**Entries provided:**

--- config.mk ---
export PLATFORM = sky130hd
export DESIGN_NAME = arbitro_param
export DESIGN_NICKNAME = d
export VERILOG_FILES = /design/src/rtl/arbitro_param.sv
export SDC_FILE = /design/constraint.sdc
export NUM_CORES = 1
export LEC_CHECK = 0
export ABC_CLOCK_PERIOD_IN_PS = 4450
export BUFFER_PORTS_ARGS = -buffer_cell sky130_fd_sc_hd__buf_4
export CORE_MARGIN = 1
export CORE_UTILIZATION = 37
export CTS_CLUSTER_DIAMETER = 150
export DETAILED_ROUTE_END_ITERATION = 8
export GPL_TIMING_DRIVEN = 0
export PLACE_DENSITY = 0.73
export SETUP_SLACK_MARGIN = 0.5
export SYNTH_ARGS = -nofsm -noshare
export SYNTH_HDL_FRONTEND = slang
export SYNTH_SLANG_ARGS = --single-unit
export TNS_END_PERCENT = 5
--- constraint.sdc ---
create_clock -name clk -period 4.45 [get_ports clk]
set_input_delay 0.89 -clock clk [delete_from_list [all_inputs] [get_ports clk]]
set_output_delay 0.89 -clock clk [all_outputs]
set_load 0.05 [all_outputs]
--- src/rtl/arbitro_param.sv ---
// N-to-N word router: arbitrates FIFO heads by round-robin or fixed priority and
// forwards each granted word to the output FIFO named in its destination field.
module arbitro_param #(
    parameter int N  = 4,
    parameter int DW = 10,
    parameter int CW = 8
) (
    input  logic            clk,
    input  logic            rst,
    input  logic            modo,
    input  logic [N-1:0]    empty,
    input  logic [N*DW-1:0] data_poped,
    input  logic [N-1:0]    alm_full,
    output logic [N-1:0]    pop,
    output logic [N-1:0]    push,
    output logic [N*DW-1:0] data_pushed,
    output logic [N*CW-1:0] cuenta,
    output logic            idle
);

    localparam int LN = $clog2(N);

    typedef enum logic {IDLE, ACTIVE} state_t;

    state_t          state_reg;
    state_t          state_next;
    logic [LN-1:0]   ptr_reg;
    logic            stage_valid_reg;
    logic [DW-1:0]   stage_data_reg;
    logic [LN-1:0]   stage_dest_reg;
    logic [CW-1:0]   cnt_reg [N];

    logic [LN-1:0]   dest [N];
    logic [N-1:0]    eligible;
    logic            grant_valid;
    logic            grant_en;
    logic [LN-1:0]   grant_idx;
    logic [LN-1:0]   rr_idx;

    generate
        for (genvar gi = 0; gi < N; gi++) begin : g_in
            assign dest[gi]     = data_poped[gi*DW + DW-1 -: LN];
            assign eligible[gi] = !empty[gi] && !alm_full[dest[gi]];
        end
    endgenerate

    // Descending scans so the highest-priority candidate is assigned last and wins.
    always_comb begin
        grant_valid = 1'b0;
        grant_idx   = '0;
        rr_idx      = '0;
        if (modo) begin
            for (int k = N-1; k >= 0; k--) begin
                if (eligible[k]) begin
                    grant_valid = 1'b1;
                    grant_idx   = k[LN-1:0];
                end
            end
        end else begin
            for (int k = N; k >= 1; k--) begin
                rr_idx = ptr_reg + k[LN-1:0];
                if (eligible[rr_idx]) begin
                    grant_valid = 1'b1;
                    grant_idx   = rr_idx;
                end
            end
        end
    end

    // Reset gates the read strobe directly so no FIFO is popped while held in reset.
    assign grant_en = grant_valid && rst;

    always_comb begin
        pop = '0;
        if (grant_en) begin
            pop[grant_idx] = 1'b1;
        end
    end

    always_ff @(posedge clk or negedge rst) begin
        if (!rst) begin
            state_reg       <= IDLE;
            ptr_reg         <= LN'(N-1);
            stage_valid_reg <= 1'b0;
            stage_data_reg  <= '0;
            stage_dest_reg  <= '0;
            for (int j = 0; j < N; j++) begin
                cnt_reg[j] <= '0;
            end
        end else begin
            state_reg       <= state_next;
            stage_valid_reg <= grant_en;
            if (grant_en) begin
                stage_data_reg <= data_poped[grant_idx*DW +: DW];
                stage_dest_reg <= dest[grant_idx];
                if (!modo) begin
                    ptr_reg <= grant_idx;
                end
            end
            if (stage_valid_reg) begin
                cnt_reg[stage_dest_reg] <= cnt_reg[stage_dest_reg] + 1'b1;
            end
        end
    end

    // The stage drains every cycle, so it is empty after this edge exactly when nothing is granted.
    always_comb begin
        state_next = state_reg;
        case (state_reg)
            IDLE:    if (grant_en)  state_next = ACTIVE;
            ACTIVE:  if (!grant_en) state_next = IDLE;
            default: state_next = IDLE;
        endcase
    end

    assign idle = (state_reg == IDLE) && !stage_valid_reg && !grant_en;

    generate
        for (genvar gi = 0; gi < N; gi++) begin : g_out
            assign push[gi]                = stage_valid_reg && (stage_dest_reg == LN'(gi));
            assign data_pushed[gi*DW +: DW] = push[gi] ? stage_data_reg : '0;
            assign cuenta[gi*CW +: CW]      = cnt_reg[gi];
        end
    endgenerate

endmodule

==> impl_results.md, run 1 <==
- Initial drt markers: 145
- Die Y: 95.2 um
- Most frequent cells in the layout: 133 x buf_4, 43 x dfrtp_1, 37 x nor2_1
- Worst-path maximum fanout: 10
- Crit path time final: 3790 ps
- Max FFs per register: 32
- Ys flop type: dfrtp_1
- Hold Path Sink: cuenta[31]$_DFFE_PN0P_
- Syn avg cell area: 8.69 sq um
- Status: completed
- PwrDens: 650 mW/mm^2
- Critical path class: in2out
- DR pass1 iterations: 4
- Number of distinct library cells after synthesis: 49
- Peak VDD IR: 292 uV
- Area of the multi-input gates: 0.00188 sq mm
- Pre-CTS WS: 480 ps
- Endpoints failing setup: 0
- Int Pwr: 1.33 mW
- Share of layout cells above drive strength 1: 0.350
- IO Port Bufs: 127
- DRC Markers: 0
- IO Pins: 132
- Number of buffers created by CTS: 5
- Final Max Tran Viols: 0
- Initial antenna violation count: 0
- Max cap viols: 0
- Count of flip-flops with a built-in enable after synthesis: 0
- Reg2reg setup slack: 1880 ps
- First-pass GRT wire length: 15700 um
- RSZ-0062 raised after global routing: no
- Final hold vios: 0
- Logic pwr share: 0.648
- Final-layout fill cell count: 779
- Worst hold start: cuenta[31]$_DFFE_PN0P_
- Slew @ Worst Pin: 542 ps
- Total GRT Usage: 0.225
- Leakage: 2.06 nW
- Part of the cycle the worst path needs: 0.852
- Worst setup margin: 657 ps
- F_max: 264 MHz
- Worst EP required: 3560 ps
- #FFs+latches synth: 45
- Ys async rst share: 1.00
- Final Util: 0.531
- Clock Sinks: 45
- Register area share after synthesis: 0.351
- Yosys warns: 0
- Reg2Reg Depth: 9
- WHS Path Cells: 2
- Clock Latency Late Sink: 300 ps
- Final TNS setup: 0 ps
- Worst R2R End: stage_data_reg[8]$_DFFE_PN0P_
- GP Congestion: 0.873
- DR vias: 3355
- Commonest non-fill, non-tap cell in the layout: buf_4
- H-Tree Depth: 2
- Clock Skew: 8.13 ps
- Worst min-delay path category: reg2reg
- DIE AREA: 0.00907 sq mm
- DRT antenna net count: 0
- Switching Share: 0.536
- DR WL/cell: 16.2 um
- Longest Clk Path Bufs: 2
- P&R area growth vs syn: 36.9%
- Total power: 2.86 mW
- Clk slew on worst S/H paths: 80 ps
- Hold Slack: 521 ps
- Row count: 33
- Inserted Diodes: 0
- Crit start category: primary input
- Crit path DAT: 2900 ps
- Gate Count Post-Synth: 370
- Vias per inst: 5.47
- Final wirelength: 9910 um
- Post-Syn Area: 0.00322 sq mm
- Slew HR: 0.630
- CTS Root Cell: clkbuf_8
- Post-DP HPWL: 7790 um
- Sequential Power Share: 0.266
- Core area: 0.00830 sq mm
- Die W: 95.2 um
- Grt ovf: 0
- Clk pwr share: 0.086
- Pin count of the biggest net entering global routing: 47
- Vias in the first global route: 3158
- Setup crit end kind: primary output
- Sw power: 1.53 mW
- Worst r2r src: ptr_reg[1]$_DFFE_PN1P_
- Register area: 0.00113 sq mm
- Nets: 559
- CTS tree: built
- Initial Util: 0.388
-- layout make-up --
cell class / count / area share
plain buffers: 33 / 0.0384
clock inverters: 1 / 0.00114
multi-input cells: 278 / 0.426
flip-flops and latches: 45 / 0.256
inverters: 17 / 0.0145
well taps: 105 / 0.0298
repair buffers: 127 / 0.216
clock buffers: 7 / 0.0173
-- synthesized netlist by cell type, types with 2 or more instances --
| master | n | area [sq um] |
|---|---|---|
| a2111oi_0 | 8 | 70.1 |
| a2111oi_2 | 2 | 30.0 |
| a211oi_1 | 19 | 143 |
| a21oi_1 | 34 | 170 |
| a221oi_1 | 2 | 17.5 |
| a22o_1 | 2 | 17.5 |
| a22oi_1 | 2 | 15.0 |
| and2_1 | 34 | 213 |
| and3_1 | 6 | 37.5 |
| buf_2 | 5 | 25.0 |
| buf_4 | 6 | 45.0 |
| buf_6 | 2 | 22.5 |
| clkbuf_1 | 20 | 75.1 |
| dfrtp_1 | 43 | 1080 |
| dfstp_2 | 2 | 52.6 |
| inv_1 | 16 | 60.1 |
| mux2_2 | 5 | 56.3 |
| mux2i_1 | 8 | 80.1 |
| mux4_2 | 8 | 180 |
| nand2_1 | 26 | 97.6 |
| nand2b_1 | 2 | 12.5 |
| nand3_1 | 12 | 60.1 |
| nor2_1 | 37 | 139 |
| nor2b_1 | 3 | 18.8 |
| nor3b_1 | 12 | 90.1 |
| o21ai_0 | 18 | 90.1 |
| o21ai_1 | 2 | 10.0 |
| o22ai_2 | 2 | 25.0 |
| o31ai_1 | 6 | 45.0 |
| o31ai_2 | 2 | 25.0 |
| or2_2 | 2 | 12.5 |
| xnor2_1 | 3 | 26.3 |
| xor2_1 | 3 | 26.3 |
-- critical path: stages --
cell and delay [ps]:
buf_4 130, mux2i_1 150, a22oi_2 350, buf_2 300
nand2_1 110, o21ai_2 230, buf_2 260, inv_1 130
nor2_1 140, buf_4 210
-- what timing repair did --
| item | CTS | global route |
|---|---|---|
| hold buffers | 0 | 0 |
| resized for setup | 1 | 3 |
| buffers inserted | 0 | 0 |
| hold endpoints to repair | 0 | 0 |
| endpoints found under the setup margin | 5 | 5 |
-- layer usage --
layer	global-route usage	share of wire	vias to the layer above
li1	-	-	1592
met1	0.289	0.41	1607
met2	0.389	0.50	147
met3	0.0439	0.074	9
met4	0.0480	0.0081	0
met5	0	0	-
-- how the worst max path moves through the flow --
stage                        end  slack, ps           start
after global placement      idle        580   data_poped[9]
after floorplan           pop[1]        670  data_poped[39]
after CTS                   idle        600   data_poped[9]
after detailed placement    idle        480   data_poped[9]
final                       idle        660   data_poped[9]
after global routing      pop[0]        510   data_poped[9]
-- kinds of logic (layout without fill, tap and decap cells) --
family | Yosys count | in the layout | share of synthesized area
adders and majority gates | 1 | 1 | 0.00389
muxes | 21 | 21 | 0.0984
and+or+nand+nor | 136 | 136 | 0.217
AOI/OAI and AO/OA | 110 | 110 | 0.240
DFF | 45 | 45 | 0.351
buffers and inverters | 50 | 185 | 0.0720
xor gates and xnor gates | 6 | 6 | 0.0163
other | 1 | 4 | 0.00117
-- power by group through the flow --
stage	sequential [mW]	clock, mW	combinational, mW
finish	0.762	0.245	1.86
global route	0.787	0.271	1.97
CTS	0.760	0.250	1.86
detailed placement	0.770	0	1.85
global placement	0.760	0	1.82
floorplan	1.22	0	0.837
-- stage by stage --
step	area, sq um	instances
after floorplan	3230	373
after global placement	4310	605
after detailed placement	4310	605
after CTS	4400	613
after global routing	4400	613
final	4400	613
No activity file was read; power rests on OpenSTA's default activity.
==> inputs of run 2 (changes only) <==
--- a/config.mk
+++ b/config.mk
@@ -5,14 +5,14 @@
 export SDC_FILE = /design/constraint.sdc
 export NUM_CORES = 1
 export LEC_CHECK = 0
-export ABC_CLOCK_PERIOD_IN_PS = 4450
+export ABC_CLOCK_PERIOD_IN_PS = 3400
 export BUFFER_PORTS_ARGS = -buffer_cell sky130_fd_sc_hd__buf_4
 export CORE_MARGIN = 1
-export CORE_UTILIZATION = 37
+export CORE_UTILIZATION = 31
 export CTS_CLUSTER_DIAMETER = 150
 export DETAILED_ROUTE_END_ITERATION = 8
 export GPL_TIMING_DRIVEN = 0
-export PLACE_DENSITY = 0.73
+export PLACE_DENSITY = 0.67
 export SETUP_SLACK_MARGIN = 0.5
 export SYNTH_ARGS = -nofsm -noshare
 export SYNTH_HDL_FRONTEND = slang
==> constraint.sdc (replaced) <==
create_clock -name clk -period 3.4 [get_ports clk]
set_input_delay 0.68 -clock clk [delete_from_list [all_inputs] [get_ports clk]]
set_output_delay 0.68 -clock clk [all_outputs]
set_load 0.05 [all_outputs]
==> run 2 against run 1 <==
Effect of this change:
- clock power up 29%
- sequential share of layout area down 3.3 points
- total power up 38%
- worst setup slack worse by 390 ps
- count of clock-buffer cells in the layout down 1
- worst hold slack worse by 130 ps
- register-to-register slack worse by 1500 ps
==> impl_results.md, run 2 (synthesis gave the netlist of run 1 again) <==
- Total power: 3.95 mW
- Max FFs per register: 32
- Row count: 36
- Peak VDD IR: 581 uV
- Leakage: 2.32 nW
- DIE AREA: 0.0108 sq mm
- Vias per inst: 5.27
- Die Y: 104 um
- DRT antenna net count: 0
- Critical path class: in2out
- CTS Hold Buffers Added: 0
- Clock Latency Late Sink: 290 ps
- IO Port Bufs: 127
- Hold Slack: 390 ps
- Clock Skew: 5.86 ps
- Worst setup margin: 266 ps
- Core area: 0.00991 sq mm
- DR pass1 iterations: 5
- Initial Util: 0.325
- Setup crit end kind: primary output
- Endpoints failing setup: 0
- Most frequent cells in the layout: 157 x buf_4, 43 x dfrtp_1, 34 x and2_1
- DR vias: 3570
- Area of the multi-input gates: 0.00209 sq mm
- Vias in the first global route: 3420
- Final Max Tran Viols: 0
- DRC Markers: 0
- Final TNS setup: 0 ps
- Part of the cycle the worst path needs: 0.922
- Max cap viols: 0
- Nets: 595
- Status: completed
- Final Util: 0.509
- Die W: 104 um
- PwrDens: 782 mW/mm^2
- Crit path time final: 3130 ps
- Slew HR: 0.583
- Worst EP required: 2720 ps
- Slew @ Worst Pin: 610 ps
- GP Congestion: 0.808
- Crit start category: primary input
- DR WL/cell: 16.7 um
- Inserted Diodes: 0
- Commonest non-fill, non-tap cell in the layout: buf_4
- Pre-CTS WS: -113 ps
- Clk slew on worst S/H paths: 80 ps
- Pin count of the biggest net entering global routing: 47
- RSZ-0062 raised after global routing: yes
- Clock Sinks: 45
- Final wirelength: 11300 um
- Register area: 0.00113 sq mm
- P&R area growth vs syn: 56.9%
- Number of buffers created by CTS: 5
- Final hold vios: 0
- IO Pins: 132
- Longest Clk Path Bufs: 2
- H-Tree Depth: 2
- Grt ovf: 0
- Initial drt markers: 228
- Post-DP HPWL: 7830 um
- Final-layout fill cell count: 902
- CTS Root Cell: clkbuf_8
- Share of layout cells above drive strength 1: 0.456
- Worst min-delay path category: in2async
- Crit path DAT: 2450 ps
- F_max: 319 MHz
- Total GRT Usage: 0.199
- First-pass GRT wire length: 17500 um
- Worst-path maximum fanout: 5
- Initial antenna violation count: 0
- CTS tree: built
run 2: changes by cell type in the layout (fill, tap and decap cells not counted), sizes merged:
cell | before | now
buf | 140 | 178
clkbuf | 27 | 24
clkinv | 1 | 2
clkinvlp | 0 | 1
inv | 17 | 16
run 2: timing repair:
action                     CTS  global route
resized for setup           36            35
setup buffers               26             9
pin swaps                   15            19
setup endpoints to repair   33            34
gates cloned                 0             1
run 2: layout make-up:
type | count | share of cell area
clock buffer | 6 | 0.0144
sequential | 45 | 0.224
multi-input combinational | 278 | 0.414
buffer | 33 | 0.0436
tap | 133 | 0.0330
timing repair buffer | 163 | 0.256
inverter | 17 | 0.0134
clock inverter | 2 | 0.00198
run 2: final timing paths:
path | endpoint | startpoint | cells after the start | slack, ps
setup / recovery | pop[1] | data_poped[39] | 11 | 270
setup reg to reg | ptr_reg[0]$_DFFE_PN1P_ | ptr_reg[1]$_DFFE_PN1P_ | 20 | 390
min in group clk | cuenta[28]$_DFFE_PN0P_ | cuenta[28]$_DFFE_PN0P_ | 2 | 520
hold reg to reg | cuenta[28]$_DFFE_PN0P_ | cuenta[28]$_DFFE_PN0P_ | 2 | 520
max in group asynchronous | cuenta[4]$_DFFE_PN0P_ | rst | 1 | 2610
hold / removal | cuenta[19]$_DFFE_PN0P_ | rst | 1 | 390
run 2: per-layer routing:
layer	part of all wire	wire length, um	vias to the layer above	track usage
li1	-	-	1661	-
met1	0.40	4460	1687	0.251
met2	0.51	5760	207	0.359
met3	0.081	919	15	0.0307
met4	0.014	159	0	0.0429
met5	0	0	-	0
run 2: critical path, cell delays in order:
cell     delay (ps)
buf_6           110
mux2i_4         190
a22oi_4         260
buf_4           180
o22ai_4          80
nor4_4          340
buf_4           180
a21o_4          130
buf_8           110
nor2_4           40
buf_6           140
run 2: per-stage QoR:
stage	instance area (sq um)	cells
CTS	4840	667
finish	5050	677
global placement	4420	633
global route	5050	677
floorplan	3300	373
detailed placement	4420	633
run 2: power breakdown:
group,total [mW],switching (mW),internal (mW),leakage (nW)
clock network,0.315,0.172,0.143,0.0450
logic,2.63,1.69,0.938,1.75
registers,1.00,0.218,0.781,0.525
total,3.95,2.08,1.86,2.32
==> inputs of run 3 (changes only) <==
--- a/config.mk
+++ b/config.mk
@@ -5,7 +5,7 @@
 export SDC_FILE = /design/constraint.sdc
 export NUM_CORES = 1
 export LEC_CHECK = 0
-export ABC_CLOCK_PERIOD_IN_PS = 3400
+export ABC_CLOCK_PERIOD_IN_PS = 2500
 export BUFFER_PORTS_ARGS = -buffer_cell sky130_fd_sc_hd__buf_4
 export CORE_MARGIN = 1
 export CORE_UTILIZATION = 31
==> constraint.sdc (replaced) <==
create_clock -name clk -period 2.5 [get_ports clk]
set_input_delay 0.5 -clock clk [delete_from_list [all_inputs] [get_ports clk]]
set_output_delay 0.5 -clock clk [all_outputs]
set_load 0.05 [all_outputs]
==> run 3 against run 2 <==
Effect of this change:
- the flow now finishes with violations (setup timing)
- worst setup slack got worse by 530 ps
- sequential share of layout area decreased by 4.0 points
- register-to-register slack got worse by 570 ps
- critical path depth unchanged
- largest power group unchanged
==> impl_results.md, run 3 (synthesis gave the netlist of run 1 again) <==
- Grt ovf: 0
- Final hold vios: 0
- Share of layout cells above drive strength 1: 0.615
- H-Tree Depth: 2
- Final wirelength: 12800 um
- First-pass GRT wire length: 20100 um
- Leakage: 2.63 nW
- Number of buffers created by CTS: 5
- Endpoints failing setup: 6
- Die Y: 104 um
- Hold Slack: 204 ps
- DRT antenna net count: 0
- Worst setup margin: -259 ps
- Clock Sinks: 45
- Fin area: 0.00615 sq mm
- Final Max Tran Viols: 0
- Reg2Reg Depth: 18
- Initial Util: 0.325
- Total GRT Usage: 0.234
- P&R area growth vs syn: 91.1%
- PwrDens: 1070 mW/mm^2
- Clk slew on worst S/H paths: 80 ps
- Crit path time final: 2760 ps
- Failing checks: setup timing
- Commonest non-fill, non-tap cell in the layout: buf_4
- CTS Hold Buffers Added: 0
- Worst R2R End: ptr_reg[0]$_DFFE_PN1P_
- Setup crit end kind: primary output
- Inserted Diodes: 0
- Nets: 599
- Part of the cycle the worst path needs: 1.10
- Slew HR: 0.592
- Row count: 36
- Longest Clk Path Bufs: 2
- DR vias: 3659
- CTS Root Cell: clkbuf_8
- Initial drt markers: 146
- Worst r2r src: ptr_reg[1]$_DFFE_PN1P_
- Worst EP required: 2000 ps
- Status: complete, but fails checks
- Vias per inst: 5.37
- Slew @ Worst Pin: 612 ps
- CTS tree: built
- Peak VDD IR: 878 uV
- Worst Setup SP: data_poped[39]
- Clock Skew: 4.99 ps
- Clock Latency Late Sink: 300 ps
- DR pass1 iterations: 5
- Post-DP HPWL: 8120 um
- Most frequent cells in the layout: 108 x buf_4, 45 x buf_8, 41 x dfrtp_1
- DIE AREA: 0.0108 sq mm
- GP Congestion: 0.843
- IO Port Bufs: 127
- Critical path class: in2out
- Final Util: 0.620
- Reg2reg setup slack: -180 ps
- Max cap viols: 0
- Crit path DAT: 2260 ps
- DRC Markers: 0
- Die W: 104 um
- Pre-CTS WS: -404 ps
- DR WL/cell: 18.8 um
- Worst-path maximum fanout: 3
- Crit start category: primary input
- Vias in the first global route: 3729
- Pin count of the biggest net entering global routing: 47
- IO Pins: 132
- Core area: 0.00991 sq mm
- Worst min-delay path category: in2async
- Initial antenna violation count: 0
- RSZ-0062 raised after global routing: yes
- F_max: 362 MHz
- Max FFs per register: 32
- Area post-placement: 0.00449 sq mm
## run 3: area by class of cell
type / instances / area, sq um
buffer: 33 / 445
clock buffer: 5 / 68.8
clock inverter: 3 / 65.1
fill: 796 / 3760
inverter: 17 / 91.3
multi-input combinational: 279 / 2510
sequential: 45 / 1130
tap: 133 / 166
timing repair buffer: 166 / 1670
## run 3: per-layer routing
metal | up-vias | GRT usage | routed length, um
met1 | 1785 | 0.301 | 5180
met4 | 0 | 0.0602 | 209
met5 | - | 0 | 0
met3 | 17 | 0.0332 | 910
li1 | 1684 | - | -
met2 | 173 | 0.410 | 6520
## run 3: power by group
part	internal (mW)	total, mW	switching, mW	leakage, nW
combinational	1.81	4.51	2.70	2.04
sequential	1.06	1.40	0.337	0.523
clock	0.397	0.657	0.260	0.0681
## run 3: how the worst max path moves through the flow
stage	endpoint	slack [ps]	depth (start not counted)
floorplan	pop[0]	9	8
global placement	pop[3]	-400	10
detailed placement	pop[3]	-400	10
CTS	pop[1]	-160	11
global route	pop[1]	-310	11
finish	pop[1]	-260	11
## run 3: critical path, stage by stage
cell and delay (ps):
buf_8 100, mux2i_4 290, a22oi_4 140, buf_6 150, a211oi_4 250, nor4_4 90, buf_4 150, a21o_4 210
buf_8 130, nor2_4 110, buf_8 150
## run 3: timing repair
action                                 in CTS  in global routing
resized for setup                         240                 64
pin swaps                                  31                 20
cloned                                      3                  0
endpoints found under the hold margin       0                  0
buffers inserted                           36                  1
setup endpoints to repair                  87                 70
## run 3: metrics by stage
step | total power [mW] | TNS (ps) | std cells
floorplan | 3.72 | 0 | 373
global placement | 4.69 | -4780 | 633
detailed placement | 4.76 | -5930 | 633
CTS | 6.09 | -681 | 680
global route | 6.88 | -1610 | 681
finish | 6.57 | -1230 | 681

**Required work:**
Would you tally the lines above holding "maximum" and reply with the total alone?

**Task output:**
3